Chancey said different flavors take different inspirations, but that many labels are designed with Florida in mind. One of his favorite designs a few years ago was Tropical Vibes, a mango guava whose colorful label design was based on Hawaiian t-shirt designs.

“Our love for Florida is a big deal and we hope it shows in our designs,” he said.

Other favorites include a collection of Star Wars flavors released on May 4th and last year’s Oktoberfest design.

Chancey, who attended a design school, said he liked paying homage to the German Bauhaus, a style that relies on bold patterns. Swamp Head’s design included small pint glasses and pretzels in the pattern.

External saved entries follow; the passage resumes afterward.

From an optimization exercise on the open Yosys and OpenROAD flow, aimed at small area, a short achievable clock period and few clock cycles per item; shortcuts taken in it are not production practice.
Only simulation tests tie the RTL to the original design; equivalence was not proved.

Design tone_biquad, start of the top module:
module tone_biquad (
    input  wire         clk,
    input  wire         rst,
    input  wire         cmd_valid,
    output wire         cmd_ready,
    input  wire [1:0]   cmd_op,
    input  wire [159:0] cmd_data,
    output wire         y_valid,
    input  wire         y_ready,
    output wire [31:0]  y
);
For scale: roughly 8,100 cells after synthesis, about 200 I/O pins.
clock: 17.5 ns
lec_check: 0
abc_area: 1
cap_margin: 20
core_margin: 2
core_utilization: 40
slew_margin: 20
standard.sh (not shown) runs the stock make flow with config.mk's settings and CLKGATE_MAP_FILE= SYNTH_SCRIPT=/design/flow/synth_recipe.tcl, a recipe that flattens the netlist after the stock synthesis.
==> flow/flow/run.sh <==
#!/bin/bash
# Standard layout, with timing repair aiming at 10 ns of setup slack
# (a shorter achieved period) instead of 0. Constraints are unchanged.
set -euo pipefail
export SETUP_SLACK_MARGIN=10
bash standard.sh > standard.log 2>&1
The starting point completed with no timing, DRC or antenna violations.
Testbench counts at the start, summed over its fixed seeds: cycles 14,544, items 2,048.
Rerun with:
==> flow/flow/run.sh (replaced) <==
#!/bin/bash
# Standard layout, with timing repair aiming at 11 ns of setup slack
# (a shorter achieved period) instead of 0. Constraints are unchanged.
set -euo pipefail
export SETUP_SLACK_MARGIN=11
bash standard.sh > standard.log 2>&1
Settings changed: PLACE_DENSITY set to 0.7.
Outcome:
- The changed run completed with no timing, DRC or antenna violations
- non-clock buffer count came out higher by 136
- first-iteration DRC count grows by 5.4%
- design area climbs by 4.0%
- setup slack is better by 0.89 ns
- global-route usage grows by 0.35 points
- via count came out higher by 3.4%
- routed wire length rises by 2.4%
- die area is unchanged
Rerun with:
Settings changed: PLACE_DENSITY 0.7 to unset.
Sequential cell count stays the same. Die area does not change. Clock-buffer cell count drops by 7. Hold slack stays flat. Design area stays flat.


## oak
Another version of the RTL of tone_biquad (not shown whole).
Size: about 8,400 cells after synthesis, ~200 I/O pins, ~0.063 mm^2 of cells after synthesis.
clock: 17.5 ns
lec_check: 0
abc_area: 1
cap_margin: 20
core_margin: 2
core_utilization: 40
slew_margin: 20
==> flow/flow/run.sh <==
#!/bin/bash
# Standard layout, with timing repair aiming at 11 ns of setup slack
# (a shorter achieved period) instead of 0. Constraints are unchanged.
set -euo pipefail
export SETUP_SLACK_MARGIN=11
bash standard.sh > standard.log 2>&1
oak finished every step from synthesis to the final layout, and the layout passed the timing, design-rule and antenna checks.
Testbench counts of oak, summed over its fixed seeds: cycles 14,544, items 2,048.
For pine, these inputs were changed with respect to oak:
# oak
export LEC_CHECK = 0
export ABC_AREA = 1
export CAP_MARGIN = 20
export CORE_MARGIN = 2
export CORE_UTILIZATION = 40
export SLEW_MARGIN = 20
create_clock -name core_clock -period 17.5 [get_ports {clk}]
# pine
export LEC_CHECK = 0
export ABC_AREA = 1
export CAP_MARGIN = 20
export CORE_MARGIN = 2
export CORE_UTILIZATION = 55
export SLEW_MARGIN = 20
create_clock -name core_clock -period 17.5 [get_ports {clk}]
Findings:
Changes observed in pine relative to oak: critical path depth now larger; routed wire length now smaller.
Of oak and pine, the run reporting the higher number of antenna violations at the first check in global routing was pine.
Re met3 routing resource usage after global routing: oak and pine aren't equal, and the lower value belongs to oak.


Another version of the RTL of tone_biquad (not shown whole).
Size: ~730 flip-flops, roughly 200 I/O pins, about 0.065 sq mm of cells after synthesis.
==> flow/config.mk <==
export PLATFORM = sky130hd
export DESIGN_NAME = tone_biquad
export DESIGN_NICKNAME = tone_biquad
export VERILOG_FILES = /design/flow/design.v
export SDC_FILE = /design/flow/constraint.sdc
export NUM_CORES = 4
export LEC_CHECK = 0
export CAP_MARGIN = 20
export CORE_MARGIN = 2
export CORE_UTILIZATION = 40
export SLEW_MARGIN = 20
==> flow/constraint.sdc <==
create_clock -name core_clock -period 17.5 [get_ports {clk}]
set_input_delay 3.5000 -clock core_clock [delete_from_list [all_inputs] [get_ports {clk}]]
set_output_delay 3.5000 -clock core_clock [all_outputs]
set_load 0.01 [all_outputs]
==> flow/flow/run.sh <==
#!/bin/bash
# Standard layout, with timing repair aiming at 7 ns of setup slack
# (a shorter achieved period) instead of 0. Constraints are unchanged.
set -euo pipefail
export SETUP_SLACK_MARGIN=7
bash standard.sh > standard.log 2>&1
The baseline went through all stages and came out clean.
Testbench counts at the start, summed over its fixed seeds: cycles 14,544, items 2,048.
Next try:
==> flow/flow/run.sh (replaced) <==
#!/bin/bash
# Standard layout, with timing repair aiming at 11 ns of setup slack
# (a shorter achieved period) instead of 0. Constraints are unchanged.
set -euo pipefail
export SETUP_SLACK_MARGIN=11
bash standard.sh > standard.log 2>&1
What happened: Core utilization rose by 4.8 points; synthesized cell count is unchanged; final area rises by 11%; clock skew increases by 0.0034 ns; sequential share of layout area shrinks by 2.4 points; routed wire length rose by 4.3%; die area is unchanged; cell count goes up by 4.4%; register-to-register slack is better by 1.8 ns.
Next try:
==> flow/run.sh (new file) <==
#!/bin/bash
# synth_recipe.tcl (not shown) runs the flow's synth.tcl, then flattens the netlist and writes it again
# the make line also repeats each setting of config.mk as NAME=value (left out here)
make -C /OpenROAD-flow-scripts/flow DESIGN_CONFIG=/design/flow/config.mk WORK_HOME=/design/flow/orfs CLKGATE_MAP_FILE= SYNTH_SCRIPT=/design/flow/synth_recipe.tcl finish
removed: flow/flow/run.sh
removed: flow/standard.sh
What happened: The changed run produced a clean layout. Critical path depth came out lower by 8. Wire length came out lower by 4.2%.


RTL: one of the versions met above, not the one the previous note started from.
For scale: about 8100 cells after synthesis, roughly 730 flip-flops, roughly 200 I/O pins, about 59000 um^2 of cells after synthesis.
clock: 17.5 ns
lec_check: 0
abc_area: 1
cap_margin: 10
core_margin: 2
core_utilization: 40
slew_margin: 10
==> flow/flow/run.sh <==
#!/bin/bash
# Standard layout, with timing repair aiming at 11 ns of setup slack
# (a shorter achieved period) instead of 0. Constraints are unchanged.
set -euo pipefail
export SETUP_SLACK_MARGIN=11
bash standard.sh > standard.log 2>&1
The first run completed without violations.
Testbench counts at the start, summed over its fixed seeds: cycles 14,544, items 2,048.
==> next run, changes <==
Settings changed: CAP_MARGIN 10 to 20, PLACE_DENSITY set to 0.8, SLEW_MARGIN 10 to 20.
Hold slack gains 0.019 ns.
Via count came out higher by 2.5%.
Final area barely changes.
Global-route usage came out lower by 1.4 points.
Routed wire length came out lower by 3.5%.
Clock-buffer cell count came out higher by 2.
Setup slack loses 0.066 ns.
Flip-flop and latch count stays the same.
Fmax came out lower by 1.0%.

The German style Oktoberfest lager designed by Adam Chancey for Swamp Head Brewery in Gainesville. [Molly Eveleth/Swamp Head Brewery]

Aphra Adkins is a Maryland based artist working as a graphic designer for Cypress & Grove Brewing Company. As the sister-in-law of Sally Adkins, one of the brewery’s four founders, she said she was happy to be involved in creating beer can art and labels when the brewery asked for a collaboration in October.

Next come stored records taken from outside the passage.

Background: an optimization exercise with open tools, aiming at small area and few clock cycles. Do not read the settings as production practice.
RTL that was checked went through simulation tests only; none was proved equivalent to the original.
Function not checked in runs 1 to 5: the RTL went through the layout flow alone.
No activity file was given, so power comes from the tool's default toggle rates.

File: design/flow/design.v
`default_nettype none
module can_enc (
    input  wire         clk,
    input  wire         rst,
    input  wire         in_valid,
    output wire         in_ready,
    input  wire         in_fd,
    input  wire [28:0]  in_id,
    input  wire         in_ext,
    input  wire         in_rtr,
    input  wire         in_fdf,
    input  wire         in_brs,
    input  wire [7:0]   in_len,
    input  wire [511:0] in_data,
    output wire         out_valid,
    input  wire         out_ready,
    output wire [63:0]  out_word,
    output wire         out_last,
    output wire         out_err
);
    reg       len_ok;
    reg [3:0] dlc;
    reg [3:0] lastc;
    always @* begin
        len_ok = 1'b0;
        dlc    = 4'd0;
        lastc  = 4'd0;
        if (in_fd) begin
            case (in_len)
                8'd0:  begin len_ok = 1'b1; dlc = 4'd0;  lastc = 4'd1; end
                8'd1, 8'd2, 8'd3, 8'd4, 8'd5, 8'd6, 8'd7, 8'd8:
                       begin len_ok = 1'b1; dlc = in_len[3:0]; lastc = 4'd3; end
                8'd12: begin len_ok = 1'b1; dlc = 4'd9;  lastc = 4'd3; end
                8'd16: begin len_ok = 1'b1; dlc = 4'd10; lastc = 4'd3; end
                8'd20: begin len_ok = 1'b1; dlc = 4'd11; lastc = 4'd5; end
                8'd24: begin len_ok = 1'b1; dlc = 4'd12; lastc = 4'd5; end
                8'd32: begin len_ok = 1'b1; dlc = 4'd13; lastc = 4'd5; end
                8'd48: begin len_ok = 1'b1; dlc = 4'd14; lastc = 4'd7; end
                8'd64: begin len_ok = 1'b1; dlc = 4'd15; lastc = 4'd9; end
                default: ;
            endcase
        end else begin
            len_ok = (in_len <= 8'd8);
            dlc    = in_len[3:0];
            lastc  = len_ok ? 4'd2 : 4'd0;
        end
    end
    reg  [3:0] cnt;
    wire       last = (cnt == lastc);
    assign out_valid = in_valid;
    assign out_last  = last;
    assign out_err   = ~len_ok;
    assign in_ready  = out_ready & last;
    always @(posedge clk) begin
        if (rst)
            cnt <= 4'd0;
        else if (in_valid && out_ready)
            cnt <= last ? 4'd0 : (cnt == 4'd0 && !in_fd) ? 4'd2 : cnt + 4'd1;
    end
    wire hsel = len_ok & (cnt == 4'd0);
    wire hx   = hsel & in_ext;
    wire hn   = hsel & ~in_ext;
    wire [63:0] valid;
    genvar gk, gb;
    generate
        for (gb = 0; gb < 8; gb = gb + 1) begin : g_v
            assign valid[gb]      = (dlc > gb);
            assign valid[8+gb]    = (gb < 4) ? (dlc >= 4'd9)  : (dlc >= 4'd10);
            assign valid[16+gb]   = (gb < 4) ? (dlc >= 4'd11) : (dlc >= 4'd12);
            assign valid[24+gb]   = (dlc >= 4'd13);
            assign valid[32+gb]   = (dlc >= 4'd14);
            assign valid[40+gb]   = (dlc >= 4'd14);
            assign valid[48+gb]   = (dlc == 4'd15);
            assign valid[56+gb]   = (dlc == 4'd15);
        end
    endgenerate
    wire [63:0] sel;
    generate
        for (gk = 0; gk < 8; gk = gk + 1) begin : g_sel
            wire wsel = len_ok & (cnt == gk + 2);
            for (gb = 0; gb < 8; gb = gb + 1) begin : g_b
                assign sel[8*gk+gb] = wsel & valid[8*gk+gb];
            end
        end
    endgenerate
    wire [63:0] hdr;
    assign hdr[63]    = hx;
    assign hdr[62]    = hsel & in_rtr;
    assign hdr[61]    = 1'b0;
    assign hdr[60:50] = ({11{hx}} & in_id[28:18]) | ({11{hn}} & in_id[10:0]);
    assign hdr[49:32] = {18{hx}} & in_id[17:0];
    assign hdr[31:28] = {4{hsel}} & dlc;
    assign hdr[27:26] = 2'b00;
    assign hdr[25]    = hsel & in_fd & in_fdf;
    assign hdr[24]    = hsel & in_fd & in_brs;
    assign hdr[23:0]  = 24'd0;
    generate
        for (gb = 0; gb < 8; gb = gb + 1) begin : g_out
            wire [7:0] t [0:7];
            for (gk = 0; gk < 8; gk = gk + 1) begin : g_t
                assign t[gk] = {8{sel[8*gk+gb]}} & in_data[511-64*gk-8*gb -: 8];
            end
            assign out_word[63-8*gb -: 8] = hdr[63-8*gb -: 8]
                | t[0] | t[1] | t[2] | t[3] | t[4] | t[5] | t[6] | t[7];
        end
    endgenerate
endmodule
module can_dec (
    input  wire         clk,
    input  wire         rst,
    input  wire         in_valid,
    output wire         in_ready,
    input  wire [63:0]  in_word,
    input  wire         in_fd,
    output wire         out_valid,
    input  wire         out_ready,
    output wire         out_err,
    output reg  [28:0]  out_id,
    output reg          out_ext,
    output reg          out_rtr,
    output reg          out_fdf,
    output reg          out_brs,
    output wire [7:0]   out_len,
    output wire [511:0] out_data,
    output reg  [2:0]   out_status,
    output wire [2:0]   out_slots
);
    wire [31:0] w0 = in_word[63:32];
    wire [31:0] w1 = in_word[31:0];
    reg       fd_r;
    reg [3:0] dlc_r;
    reg [6:0] len;
    reg [2:0] slots;
    reg [3:0] lastc;
    always @* begin
        if (fd_r) begin
            case (dlc_r)
                4'd9:    len = 7'd12;
                4'd10:   len = 7'd16;
                4'd11:   len = 7'd20;
                4'd12:   len = 7'd24;
                4'd13:   len = 7'd32;
                4'd14:   len = 7'd48;
                4'd15:   len = 7'd64;
                default: len = {3'd0, dlc_r};
            endcase
            case (dlc_r)
                4'd0:                      begin slots = 3'd1; lastc = 4'd1; end
                4'd11, 4'd12, 4'd13:       begin slots = 3'd3; lastc = 4'd5; end
                4'd14:                     begin slots = 3'd4; lastc = 4'd7; end
                4'd15:                     begin slots = 3'd5; lastc = 4'd9; end
                default:                   begin slots = 3'd2; lastc = 4'd3; end
            endcase
        end else begin
            len   = {3'd0, dlc_r};
            slots = 3'd1;
            lastc = 4'd2;
        end
    end
    assign out_len   = {1'b0, len};
    assign out_slots = slots;
    assign out_err   = ~fd_r & (dlc_r > 4'd8);
    reg  [3:0] cnt;
    reg        res_r;                        
    wire       hdr     = (cnt == 4'd0);
    wire       last    = ~hdr & (cnt == lastc);
    wire       direct  = (cnt == 4'd9);      
    wire       in_fire = in_valid && in_ready;
    assign out_valid = res_r | (in_valid & direct);
    assign in_ready  = ~(res_r | direct) | out_ready;
    always @(posedge clk) begin
        if (rst) begin
            res_r <= 1'b0;
            cnt   <= 4'd0;
        end else begin
            if (res_r && out_ready)
                res_r <= 1'b0;
            if (in_fire) begin
                if (last) begin
                    cnt   <= 4'd0;
                    res_r <= ~direct;
                end else begin
                    cnt <= (hdr && !in_fd) ? 4'd2 : cnt + 4'd1;
                end
            end
        end
    end
    always @(posedge clk) begin
        if (in_fire && hdr) begin
            fd_r       <= in_fd;
            dlc_r      <= w1[31:28];
            out_ext    <= w0[31];
            out_rtr    <= w0[30];
            out_id     <= w0[31] ? w0[28:0] : {18'd0, w0[28:18]};
            out_fdf    <= in_fd & w1[25];
            out_brs    <= in_fd & w1[24];
            out_status <= w1[2:0];
        end
    end
    wire [63:0] valid;
    genvar gk, gb;
    generate
        for (gb = 0; gb < 8; gb = gb + 1) begin : g_v
            assign valid[gb]      = (dlc_r > gb);
            assign valid[8+gb]    = (gb < 4) ? (dlc_r >= 4'd9)  : (dlc_r >= 4'd10);
            assign valid[16+gb]   = (gb < 4) ? (dlc_r >= 4'd11) : (dlc_r >= 4'd12);
            assign valid[24+gb]   = (dlc_r >= 4'd13);
            assign valid[32+gb]   = (dlc_r >= 4'd14);
            assign valid[40+gb]   = (dlc_r >= 4'd14);
            assign valid[48+gb]   = (dlc_r == 4'd15);
            assign valid[56+gb]   = (dlc_r == 4'd15);
        end
    endgenerate
    wire [7:0] at;                            
    generate
        for (gk = 0; gk < 8; gk = gk + 1) begin : g_at
            assign at[gk] = (cnt == gk + 2);
        end
    endgenerate
    reg [7:0] bmask;
    integer k;
    always @* begin
        bmask = 8'd0;
        for (k = 0; k < 8; k = k + 1)
            bmask = bmask | ({8{at[k]}} & valid[8*k +: 8]);
    end
    wire [63:0] dword;
    generate
        for (gb = 0; gb < 8; gb = gb + 1) begin : g_dw
            assign dword[63-8*gb -: 8] = in_word[63-8*gb -: 8] & {8{bmask[gb]}};
        end
    endgenerate
    reg [447:0] data_r;
    generate
        for (gk = 0; gk < 7; gk = gk + 1) begin : g_word
            always @(posedge clk) begin
                if (in_fire && (hdr || at[gk]))
                    data_r[447-64*gk -: 64] <= dword;
            end
        end
    endgenerate
    assign out_data = {data_r, in_word & {64{direct}}};
endmodule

So far, she has designed seven cans, Adkins said, although not all of her artwork is in production yet. She also assists Cypress & Grove with the overhaul of the website, menus and overall visual identity.

“I had a lot of fun,” said the 31-year-old. “It’s always great to work with an enthusiastic customer, but it’s a whole other level. It feels really good to be part of it and just be a part of your life. “

For Adkins and Cypress & Grove, the design process is entirely communication based. All five will meet and talk about what feelings and goals the new can art is supposed to show, and no design is done until everyone is satisfied, she said.

Pictured is beer can art for Prairie Ride, an American pale ale produced by the Cypress & Grove Brewing Company and named after the popular Paynes Prairie Preserve State Park in Alachua County.  Aphra Adkins, 31, designed the art.  (Courtesy photo by Aphra Adkins)

It can take anywhere from two weeks to months to finish a piece with all of the discussions and work. But the time and care is needed to help Adkins understand many of the unique Gainesville elements in any brew.

One piece Adkins is proud of is canned art for Prairie Ride, an American pale ale named after the popular Paynes Prairie Preserve State Park in Alachua County. Another is the upcoming Keep Shining, a blonde ale designed for being in the Florida sun and water.

Shown is the beer can art for the upcoming Keep Shining, a blonde ale from Cypress & Grove Brewing Company that was designed around the sun and water of Florida.  Aphra Adkins, 31, is the artist behind the graphic design.  (Courtesy photo by Aphra Adkins)

“I think design is important to everyone, even if they don’t realize it,” she said. “This is where form and function really meet. A can is necessary. It serves a purpose; it has a function. If it is necessary, why shouldn’t it be beautiful?”

Adkins said when she visited her family in Gainesville with her husband and two children last month, not only did she see the prairie firsthand, but Cypress & Grove cans of her art carried for sale at Ward’s Supermarket. One day, perhaps on her next visit, she hopes to use her art to collect and save one of every can.